[Stored items]
>>>

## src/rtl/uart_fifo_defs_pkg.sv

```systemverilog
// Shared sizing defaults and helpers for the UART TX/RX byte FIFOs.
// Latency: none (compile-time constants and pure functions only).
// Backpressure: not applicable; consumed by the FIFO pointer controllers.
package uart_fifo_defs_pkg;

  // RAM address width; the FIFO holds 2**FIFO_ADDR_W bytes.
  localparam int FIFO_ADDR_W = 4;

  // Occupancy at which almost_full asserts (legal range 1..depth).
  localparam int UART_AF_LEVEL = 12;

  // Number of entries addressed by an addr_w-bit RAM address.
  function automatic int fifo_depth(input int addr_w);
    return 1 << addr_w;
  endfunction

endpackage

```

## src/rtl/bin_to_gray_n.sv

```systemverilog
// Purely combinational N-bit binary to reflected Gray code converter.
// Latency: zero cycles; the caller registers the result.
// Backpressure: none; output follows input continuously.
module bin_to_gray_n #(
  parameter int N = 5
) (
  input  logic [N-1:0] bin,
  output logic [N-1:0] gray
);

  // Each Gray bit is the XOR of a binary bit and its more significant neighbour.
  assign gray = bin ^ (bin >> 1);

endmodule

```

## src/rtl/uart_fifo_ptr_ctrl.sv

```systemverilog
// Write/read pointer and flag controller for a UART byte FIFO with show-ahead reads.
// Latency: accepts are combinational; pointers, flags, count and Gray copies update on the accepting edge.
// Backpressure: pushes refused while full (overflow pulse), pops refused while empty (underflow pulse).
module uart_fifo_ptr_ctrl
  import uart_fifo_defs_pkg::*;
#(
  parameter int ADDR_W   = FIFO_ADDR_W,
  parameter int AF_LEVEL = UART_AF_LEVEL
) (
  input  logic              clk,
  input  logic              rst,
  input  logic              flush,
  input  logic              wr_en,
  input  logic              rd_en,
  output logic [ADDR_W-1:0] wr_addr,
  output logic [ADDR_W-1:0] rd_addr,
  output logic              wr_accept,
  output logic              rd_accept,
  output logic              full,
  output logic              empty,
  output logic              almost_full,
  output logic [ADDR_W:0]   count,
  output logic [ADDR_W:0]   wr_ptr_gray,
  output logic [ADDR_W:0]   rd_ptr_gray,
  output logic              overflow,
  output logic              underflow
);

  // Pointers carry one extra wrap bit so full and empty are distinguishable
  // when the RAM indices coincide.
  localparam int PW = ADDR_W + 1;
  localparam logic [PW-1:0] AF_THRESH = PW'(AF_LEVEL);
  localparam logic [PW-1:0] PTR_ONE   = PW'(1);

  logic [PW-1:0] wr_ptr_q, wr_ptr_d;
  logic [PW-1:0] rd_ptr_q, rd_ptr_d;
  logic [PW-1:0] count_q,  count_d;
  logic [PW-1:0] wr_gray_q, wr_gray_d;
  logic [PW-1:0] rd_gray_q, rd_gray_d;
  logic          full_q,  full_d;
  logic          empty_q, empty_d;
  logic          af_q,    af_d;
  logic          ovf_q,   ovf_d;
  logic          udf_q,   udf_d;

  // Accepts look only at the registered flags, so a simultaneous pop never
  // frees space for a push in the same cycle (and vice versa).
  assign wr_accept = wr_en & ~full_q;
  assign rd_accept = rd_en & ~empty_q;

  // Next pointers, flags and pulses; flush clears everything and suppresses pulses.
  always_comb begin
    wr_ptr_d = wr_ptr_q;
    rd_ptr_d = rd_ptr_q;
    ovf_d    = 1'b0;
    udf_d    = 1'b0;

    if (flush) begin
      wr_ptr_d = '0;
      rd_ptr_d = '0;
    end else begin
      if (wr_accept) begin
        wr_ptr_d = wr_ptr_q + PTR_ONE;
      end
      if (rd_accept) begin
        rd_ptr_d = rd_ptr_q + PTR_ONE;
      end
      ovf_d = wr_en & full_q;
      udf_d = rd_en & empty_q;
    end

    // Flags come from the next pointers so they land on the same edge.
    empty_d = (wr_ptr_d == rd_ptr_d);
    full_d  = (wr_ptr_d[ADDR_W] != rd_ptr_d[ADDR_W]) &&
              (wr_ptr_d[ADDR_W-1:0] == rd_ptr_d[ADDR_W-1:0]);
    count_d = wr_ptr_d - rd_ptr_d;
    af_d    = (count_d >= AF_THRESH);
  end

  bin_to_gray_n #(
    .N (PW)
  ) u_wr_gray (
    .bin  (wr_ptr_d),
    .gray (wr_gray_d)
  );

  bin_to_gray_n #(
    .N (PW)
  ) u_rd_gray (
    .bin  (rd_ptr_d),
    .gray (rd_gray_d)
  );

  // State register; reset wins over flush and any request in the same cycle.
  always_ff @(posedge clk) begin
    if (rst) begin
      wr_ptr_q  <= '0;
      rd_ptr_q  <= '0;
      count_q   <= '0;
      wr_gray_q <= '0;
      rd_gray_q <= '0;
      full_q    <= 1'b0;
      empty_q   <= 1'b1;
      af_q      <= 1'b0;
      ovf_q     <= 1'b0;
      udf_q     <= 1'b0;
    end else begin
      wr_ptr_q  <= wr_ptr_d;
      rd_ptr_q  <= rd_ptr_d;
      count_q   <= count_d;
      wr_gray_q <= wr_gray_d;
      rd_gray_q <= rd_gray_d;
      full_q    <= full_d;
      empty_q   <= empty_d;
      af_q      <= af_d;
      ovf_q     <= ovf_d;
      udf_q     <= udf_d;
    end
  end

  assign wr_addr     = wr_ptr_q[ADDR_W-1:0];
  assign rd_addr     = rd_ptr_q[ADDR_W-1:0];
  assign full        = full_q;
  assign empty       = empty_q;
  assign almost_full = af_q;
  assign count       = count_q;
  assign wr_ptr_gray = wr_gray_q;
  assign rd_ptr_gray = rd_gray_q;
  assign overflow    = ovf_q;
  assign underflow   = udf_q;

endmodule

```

<<<

Work through the data above line by line and give the number of lines in which "Latency" occurs. Add nothing else.

**WRITTEN ANSWER:** 3